▶ Record extracts
[config.mk]
export PLATFORM = sky130hd
export DESIGN_NAME = trig_tx_serializer
export DESIGN_NICKNAME = d
export VERILOG_FILES = /design/src/rtl/trig_tx_serializer.sv
export SDC_FILE = /design/constraint.sdc
export NUM_CORES = 1
export LEC_CHECK = 0
export BUFFER_PORTS_ARGS = -buffer_cell sky130_fd_sc_hd__buf_2
export CORE_MARGIN = 2
export CORE_UTILIZATION = 30
export DETAILED_ROUTE_END_ITERATION = 8
export PLACE_DENSITY = 0.58
export SETUP_SLACK_MARGIN = 0.02
export SLEW_MARGIN = 25
export SYNTH_ARGS = -nofsm -noshare
export SYNTH_HDL_FRONTEND = slang
export SYNTH_SLANG_ARGS = --single-unit
[constraint.sdc]
create_clock -name clock -period 2.7 [get_ports clock]
set_input_delay 0.54 -clock clock [delete_from_list [all_inputs] [get_ports clock]]
set_output_delay 0.54 -clock clock [all_outputs]
set_load 0.02 [all_outputs]
[src/rtl/trig_tx_serializer.sv]
// trig_tx_serializer: one 8-bit frame per BX -> 2-bit/cycle DDR stream + SOF, delayable 0..7 bits; TX_PRBS_EN adds PRBS7 payload.
// Latency 1 cycle from accept (+delay/2); frame_ready_o only at phase 3, a missing frame inserts IDLE_PATTERN.
module trig_tx_serializer #(
   parameter logic [7:0] IDLE_PATTERN = 8'h00,
   parameter int         CNT_WIDTH    = 16
) (
   input  logic                 clock,
   input  logic                 reset,
   input  logic [7:0]           frame_i,
   input  logic                 frame_valid_i,
   output logic                 frame_ready_o,
   input  logic [2:0]           delay_sel_i,
   input  logic                 prbs_en_i,
   input  logic                 cnt_reset_i,
   output logic                 d0,
   output logic                 d1,
   output logic                 sof_d0,
   output logic                 sof_d1,
   output logic [1:0]           phase_o,
   output logic [CNT_WIDTH-1:0] frames_cnt,
   output logic [CNT_WIDTH-1:0] underrun_cnt
);

   logic [1:0]           phase_q, phase_d;
   logic [7:0]           frame_q, frame_d;
   logic [2:0]           delay_q, delay_d;
   logic [15:0]          hist_q, hist_d;
   logic [15:0]          sofh_q, sofh_d;
   logic                 d0_q, d1_q, sof0_q, sof1_q, rdy_q;
   logic [CNT_WIDTH-1:0] frames_q, frames_d, under_q, under_d;
   logic                 load, accept, underrun;
   logic [7:0]           load_frame;
   logic [1:0]           pair;
   logic [3:0]           tap_lo, tap_hi;

`ifdef TX_PRBS_EN
   logic [6:0] prbs_q, prbs_d, prbs_s;
   logic [7:0] prbs_byte;

   // Bit i of the loaded byte is the i-th generated bit, so bit 0 goes out first.
   always_comb begin
      prbs_s    = prbs_q;
      prbs_byte = '0;
      for (int i = 0; i < 8; i++) begin
         prbs_byte[i] = prbs_s[6] ^ prbs_s[5];
         prbs_s       = {prbs_s[5:0], prbs_byte[i]};
      end
      prbs_d = (load && prbs_en_i) ? prbs_s : prbs_q;
   end
`else
   logic unused_prbs_en;
   assign unused_prbs_en = prbs_en_i;
`endif

   always_comb begin
      phase_d    = phase_q + 2'd1;
      load       = (phase_q == 2'd3);
      accept     = load && frame_valid_i;
      underrun   = load && !frame_valid_i;
      load_frame = frame_valid_i ? frame_i : IDLE_PATTERN;
`ifdef TX_PRBS_EN
      if (prbs_en_i) begin
         load_frame = prbs_byte;
         accept     = load;
         underrun   = 1'b0;
      end
`endif
      frame_d = load ? load_frame : frame_q;
      delay_d = load ? delay_sel_i : delay_q;

      // On a load phase_d is 0, so the new frame's bits 0/1 enter the history in the same edge.
      pair   = frame_d[{phase_d, 1'b0} +: 2];
      hist_d = {hist_q[13:0], pair[0], pair[1]};
      sofh_d = {sofh_q[13:0], load, 1'b0};

      // Index 0 is the newest (later) bit; older bits sit at higher indices.
      tap_lo = {1'b0, delay_d};
      tap_hi = tap_lo + 4'd1;

      if (cnt_reset_i)
         frames_d = '0;
      else if (accept && !(&frames_q))
         frames_d = frames_q + 1'b1;
      else
         frames_d = frames_q;

      if (cnt_reset_i)
         under_d = '0;
      else if (underrun && !(&under_q))
         under_d = under_q + 1'b1;
      else
         under_d = under_q;
   end

   always_ff @(posedge clock) begin
      if (reset) begin
         phase_q  <= 2'd0;
         frame_q  <= 8'h00;
         delay_q  <= 3'd0;
         hist_q   <= 16'h0000;
         sofh_q   <= 16'h0000;
         d0_q     <= 1'b0;
         d1_q     <= 1'b0;
         sof0_q   <= 1'b0;
         sof1_q   <= 1'b0;
         rdy_q    <= 1'b0;
         frames_q <= '0;
         under_q  <= '0;
`ifdef TX_PRBS_EN
         prbs_q   <= 7'h7F;
`endif
      end else begin
         phase_q  <= phase_d;
         frame_q  <= frame_d;
         delay_q  <= delay_d;
         hist_q   <= hist_d;
         sofh_q   <= sofh_d;
         d0_q     <= hist_d[tap_hi];
         d1_q     <= hist_d[tap_lo];
         sof0_q   <= sofh_d[tap_hi];
         sof1_q   <= sofh_d[tap_lo];
         rdy_q    <= (phase_d == 2'd3);
         frames_q <= frames_d;
         under_q  <= under_d;
`ifdef TX_PRBS_EN
         prbs_q   <= prbs_d;
`endif
      end
   end

   // The deepest tap is index 8; the top history bits are kept only for depth symmetry.
   logic unused_hist;
   assign unused_hist = ^{hist_q[15:14], sofh_q[15:14]};

   assign frame_ready_o = rdy_q;
   assign d0            = d0_q;
   assign d1            = d1_q;
   assign sof_d0        = sof0_q;
   assign sof_d1        = sof1_q;
   assign phase_o       = phase_q;
   assign frames_cnt    = frames_q;
   assign underrun_cnt  = under_q;

endmodule

==> flow_summary.yaml <==
setup_path:
  r2r_cells: 6
  critical_path_buf_inv_count: 1
  cp_common_cell: "mux4_2"
  critical_path_class: "flop to flop"
  slowest_delay_ns: 0.51
  r2r_start: "phase_o[0]"
  path_depth: 6
  worst-endpoint-arrival_ns: 2.80
  timing.rr.end: "d0"
  cp_cell_sequence: "inv_1, ha_4, mux4_2, mux4_2, or4_1, a31oi_1"
  start_kind: "flop"
  ff2ff_setup_slack_ns: 0.18
  cp_max_fo: 4
  slowest_stage: "mux4_2"
  cp.required_ns: 2.97
  end_kind: "flop"
  crit_family: "multiplexers"
yosys:
  synthArstFlopShare_pct: 0
  synth-seq-area-share_pct: 43.79
  synth_area_leader_cell: "dfxtp_1"
  synth_nets: 354
  synthCells: 333
  yosysTopAreaCellShare_pct: 43.79
  syn_avg_cell_area_um2: 9.198
  synthFlopType: "dfxtp_1"
  yosysWarnings: 0
  yosys_register_bits: 67
  synth.area.top_cells: "dfxtp_1, mux4_2, xnor2_1, nor2_1, nor2b_1"
  synth_edf_count: 0
  ys_types: 40
  synth.cell_area_um2: 3063
sta:
  setup_viol: 0
  clock.fmax_mhz: 396.2
  slew_viol_final: 0
  period_needed_ns: 2.524
  hold_viol: 0
  max_slew_margin_pct: 58.66
  fin_crit_sh_pct: 93.48
  setup_tns_ns: 0
  fin_worst_skew_ns: 0.01136
  worst_slew_pin_slew_ns: 0.6201
  rsz0062_at_grt: "false"
drt:
  via_count: 2517
  wl_per_cell_um: 12.49
  wirelength_um: 6645
  drt_iter0_drc: 105
  drc: 0
  via_per_inst: 4.731
  ant_nets: 0
  first_pass_iters: 4
clock_network:
  clkTransAtPathRegs_ns: 0.07
  cts_setup_buffers: 0
  cts_buffers: 9
  cts_sinks: 67
  cts_buffer_depth: 2
  clk_latency_ns: 0.35
  cts_resized: 0
  cts_tree: "built"
  clockRootBuffer: "clkbuf_8"
  hold_buffers: 0
  htreeDepth: 3
global_routing:
  antenna_found_initial: 0
  grt-ovfl-total: 0
  grt_usage_pct: 12.22
  grt_pass1_wl_um: 10770
  grt_max_degree: 36
  grt_pass1_vias: 2228
hold_path:
  hold_path_depth: 3
  hold_path_end: "frame_q[5]"
  hp-start: "frame_i[5]"
  hp-class: "primary input to flop"
placement:
  dp.cells: 516
  place_congestion: 0.7696
  numPortBuffers: 53
  placed_cell_area_um2: 3540
  hpwl_um: 4697
power:
  p_seq_share_pct: 47.9
  p_sw_share_pct: 23.23
  internal_power_uw: 1616
  leakage_uw: 0.001445
  p_sw_uw: 488.9
  p_clk_share_pct: 44.8
  p_per_area_nw_per_um2: 556.6
  peakVddDrop_mv: 0.2313
  combPwrFrac_pct: 7.3
die:
  io_pins: 55
  start_util_pct: 31.05
  die_x_um: 105.0
  dieArea_um2: 11030
  core_area_um2: 9864
  rows: 36
  die_h_um: 105.0
finish:
  drive_gt1_share_pct: 25.06
  area_growth_pct: 23.45
  diodes: 0
  finalInstanceArea_um2: 3781
  fill_cells: 1002
  finalNonFillerCells: 532
  fin_nets: 415
job:
  cap_viol_max_count: 0
status:
  status: "finished clean"
==> Yosys cell counts (all sizes together), types with 7 or more instances <==
library cell / instances
nor2: 47
nor3: 7
clkbuf: 12
nor2b: 17
o21ai: 8
a2bb2oi: 7
mux2i: 7
mux4: 9
xnor2: 21
inv: 15
dfxtp: 67
a21oi: 9
nand3: 12
nand4: 10
nand2: 22
xor2: 7
==> per-layer routing <==
layer  track usage [%]  vias to the layer above  routed length [um]
li1                  -                     1279                   -
met1             16.48                     1184                3279
met2             18.09                       44                2961
met3             2.932                       10                 268
met4             6.286                        0                 136
met5                 0                        -                   0
==> cells in the final DEF (no fill, tap or decap), drive strengths merged, types with 7 or more instances in the layout <==
cell type	instances
nand2	22
nand3	12
mux4	9
xnor2	21
buf	66
nor2b	17
mux2i	7
nand4	10
xor2	7
o21ai	8
dfxtp	67
clkbuf	10
a21oi	9
a2bb2oi	7
nor2	47
inv	15
nor3	7
==> stage by stage <==
stage	total power (uW)	setup WS, ns	utilization [%]	hold slack, ns
floorplan	1127	0.02113	-	0.4324
global placement	1178	0.1486	35.88	0.4376
detailed placement	1181	0.07324	35.88	0.4516
CTS	2130	0.05352	38.18	0.4338
global route	2200	0.05949	38.33	0.4342
finish	2105	0.1759	38.33	0.4513
==> area by class of cell <==
class	count	area [um^2]	share of cell area (%)
Multi-Input combinational cell	234	1612	42.62
Sequential cell	67	1341	35.47
Timing Repair Buffer	66	375.4	9.927
Tap cell	133	166.4	4.401
Clock buffer	10	137.6	3.640
Clock inverter	6	88.84	2.349
Inverter	16	60.06	1.588
==> power by group through the flow <==
stage	Combinational (uW)	Sequential [uW]	Clock, uW
after global routing	168	1010	1020
final	153	1010	943
after CTS	151	1010	972
after global placement	148	1030	0
after detailed placement	150	1030	0
after floorplan	89.1	1040	0
==> registers in the layout, indices dropped and copies added, names as in the netlist <==
register       flops
sof_d1             1
frame_q            8
underrun_cnt      16
phase_o            2
d1                 1
frames_cnt        16
hist_q            14
d0                 1
sof_d0             1
sofh_q             3
delay_q            3
frame_ready_o      1
==> how the worst max path moves through the flow <==
stage / from / end / slack [ns]
2_1_floorplan: phase_o[0] / d0 / 0.02
3_3_place_gp: phase_o[0] / d0 / 0.15
3_5_place_dp: phase_o[0] / d0 / 0.07
4_1_cts: phase_o[0] / d0 / 0.05
5_1_grt: phase_o[0] / d0 / 0.06
6_report: phase_o[0] / d0 / 0.18
==> kinds of logic after synthesis <==
logic type / Yosys count / synth area share (%)
AND/OR/NAND/NOR: 150 / 25.16
flip-flops: 67 / 43.79
buffers and inverters: 32 / 4.207
XOR/XNOR: 28 / 8.007
adder cells (fa/ha/maj): 5 / 2.042
multiplexers: 19 / 10.01
AO/OA/AOI/OAI: 32 / 6.781
==> worst min-delay path: cells and delay by family <==
kind / cells / cell delay [ns]
simple gates: 1 / 0.08
buf+inv: 1 / 0.09
compound gates: 1 / 0.05
No activity file was read; power rests on OpenSTA's default activity.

▶ Task statement
Give back every line of the listing where the word "indices" shows up.

▶ Output for this exercise
      // Index 0 is the newest (later) bit; older bits sit at higher indices.
==> registers in the layout, indices dropped and copies added, names as in the netlist <==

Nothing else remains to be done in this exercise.